Work instructions: Beginning with the line that holds "logic [OW-1:0] on_cnt;" in the data below, give again every line through the one that holds "plane <= '0;", exactly as written.

####################

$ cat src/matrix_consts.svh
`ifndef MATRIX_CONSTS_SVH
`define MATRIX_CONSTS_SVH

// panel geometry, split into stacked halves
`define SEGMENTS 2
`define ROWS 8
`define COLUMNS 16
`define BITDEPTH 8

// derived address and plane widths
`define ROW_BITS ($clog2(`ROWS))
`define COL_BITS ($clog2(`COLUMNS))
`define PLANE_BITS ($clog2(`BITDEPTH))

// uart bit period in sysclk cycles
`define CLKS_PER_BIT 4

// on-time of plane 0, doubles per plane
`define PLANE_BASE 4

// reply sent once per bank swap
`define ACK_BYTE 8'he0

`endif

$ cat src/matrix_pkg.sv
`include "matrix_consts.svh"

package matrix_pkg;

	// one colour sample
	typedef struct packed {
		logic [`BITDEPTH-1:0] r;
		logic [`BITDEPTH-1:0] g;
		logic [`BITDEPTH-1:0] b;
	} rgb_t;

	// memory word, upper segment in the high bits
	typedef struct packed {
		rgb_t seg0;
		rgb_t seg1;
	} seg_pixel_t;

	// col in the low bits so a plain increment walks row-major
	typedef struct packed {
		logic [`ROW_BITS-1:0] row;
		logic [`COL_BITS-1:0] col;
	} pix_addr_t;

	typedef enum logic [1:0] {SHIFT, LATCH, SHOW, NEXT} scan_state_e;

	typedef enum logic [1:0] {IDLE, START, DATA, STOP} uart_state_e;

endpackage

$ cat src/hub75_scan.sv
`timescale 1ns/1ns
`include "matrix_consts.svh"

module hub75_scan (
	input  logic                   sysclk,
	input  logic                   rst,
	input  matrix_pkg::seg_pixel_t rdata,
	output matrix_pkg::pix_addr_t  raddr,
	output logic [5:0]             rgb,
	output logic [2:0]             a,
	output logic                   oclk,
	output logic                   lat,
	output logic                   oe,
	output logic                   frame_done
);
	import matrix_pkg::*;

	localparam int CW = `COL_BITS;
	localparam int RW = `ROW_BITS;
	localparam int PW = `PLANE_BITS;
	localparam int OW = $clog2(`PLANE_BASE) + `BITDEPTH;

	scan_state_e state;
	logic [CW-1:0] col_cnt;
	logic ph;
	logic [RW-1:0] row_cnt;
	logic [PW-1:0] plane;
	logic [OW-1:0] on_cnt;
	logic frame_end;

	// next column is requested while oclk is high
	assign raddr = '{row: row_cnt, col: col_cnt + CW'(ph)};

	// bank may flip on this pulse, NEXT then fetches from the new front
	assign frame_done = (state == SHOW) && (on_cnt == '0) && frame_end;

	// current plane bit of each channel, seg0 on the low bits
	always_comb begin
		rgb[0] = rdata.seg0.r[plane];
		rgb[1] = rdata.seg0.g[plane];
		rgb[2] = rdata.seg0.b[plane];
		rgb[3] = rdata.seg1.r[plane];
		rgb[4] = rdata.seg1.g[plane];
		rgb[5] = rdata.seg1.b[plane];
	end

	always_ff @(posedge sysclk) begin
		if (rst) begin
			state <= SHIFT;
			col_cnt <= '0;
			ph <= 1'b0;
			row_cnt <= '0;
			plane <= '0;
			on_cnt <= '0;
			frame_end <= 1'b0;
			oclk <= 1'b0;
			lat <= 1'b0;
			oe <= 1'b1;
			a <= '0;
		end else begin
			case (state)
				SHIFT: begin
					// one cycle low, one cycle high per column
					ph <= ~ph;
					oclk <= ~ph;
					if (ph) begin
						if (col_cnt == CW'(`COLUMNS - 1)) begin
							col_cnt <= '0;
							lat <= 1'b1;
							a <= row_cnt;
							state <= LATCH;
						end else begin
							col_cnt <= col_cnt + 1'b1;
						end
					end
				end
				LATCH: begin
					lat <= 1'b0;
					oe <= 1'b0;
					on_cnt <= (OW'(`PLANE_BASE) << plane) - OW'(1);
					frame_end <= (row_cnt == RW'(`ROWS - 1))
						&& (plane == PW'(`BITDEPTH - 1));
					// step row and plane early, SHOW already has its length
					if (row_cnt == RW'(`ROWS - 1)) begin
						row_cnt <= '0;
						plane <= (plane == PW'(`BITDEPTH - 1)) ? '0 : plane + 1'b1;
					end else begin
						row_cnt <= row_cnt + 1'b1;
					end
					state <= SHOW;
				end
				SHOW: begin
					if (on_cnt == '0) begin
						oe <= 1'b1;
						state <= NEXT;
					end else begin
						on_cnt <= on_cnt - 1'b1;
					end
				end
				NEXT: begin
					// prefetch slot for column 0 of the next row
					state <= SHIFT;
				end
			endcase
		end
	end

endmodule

####################

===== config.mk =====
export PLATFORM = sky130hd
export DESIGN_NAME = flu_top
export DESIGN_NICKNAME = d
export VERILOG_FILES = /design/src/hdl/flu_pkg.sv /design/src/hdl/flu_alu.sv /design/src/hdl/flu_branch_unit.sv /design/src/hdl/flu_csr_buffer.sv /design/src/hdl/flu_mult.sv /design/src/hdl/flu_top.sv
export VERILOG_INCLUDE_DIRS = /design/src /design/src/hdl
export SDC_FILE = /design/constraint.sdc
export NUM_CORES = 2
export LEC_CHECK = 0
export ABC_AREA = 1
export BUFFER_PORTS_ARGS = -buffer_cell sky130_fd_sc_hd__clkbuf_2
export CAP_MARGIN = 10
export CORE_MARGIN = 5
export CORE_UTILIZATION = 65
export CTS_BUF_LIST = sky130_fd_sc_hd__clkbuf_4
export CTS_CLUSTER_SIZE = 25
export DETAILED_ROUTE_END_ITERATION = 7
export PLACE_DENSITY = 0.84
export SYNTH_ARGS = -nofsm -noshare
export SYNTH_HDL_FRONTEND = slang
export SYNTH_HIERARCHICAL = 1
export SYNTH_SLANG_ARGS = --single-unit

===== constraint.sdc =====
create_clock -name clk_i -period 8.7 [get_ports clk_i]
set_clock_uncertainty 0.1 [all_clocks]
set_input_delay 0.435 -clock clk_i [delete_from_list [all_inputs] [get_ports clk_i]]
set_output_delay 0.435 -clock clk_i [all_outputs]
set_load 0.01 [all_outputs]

####################

Answer space:
	logic [OW-1:0] on_cnt;
	logic frame_end;

	// next column is requested while oclk is high
	assign raddr = '{row: row_cnt, col: col_cnt + CW'(ph)};

	// bank may flip on this pulse, NEXT then fetches from the new front
	assign frame_done = (state == SHOW) && (on_cnt == '0) && frame_end;

	// current plane bit of each channel, seg0 on the low bits
	always_comb begin
		rgb[0] = rdata.seg0.r[plane];
		rgb[1] = rdata.seg0.g[plane];
		rgb[2] = rdata.seg0.b[plane];
		rgb[3] = rdata.seg1.r[plane];
		rgb[4] = rdata.seg1.g[plane];
		rgb[5] = rdata.seg1.b[plane];
	end

	always_ff @(posedge sysclk) begin
		if (rst) begin
			state <= SHIFT;
			col_cnt <= '0;
			ph <= 1'b0;
			row_cnt <= '0;
			plane <= '0;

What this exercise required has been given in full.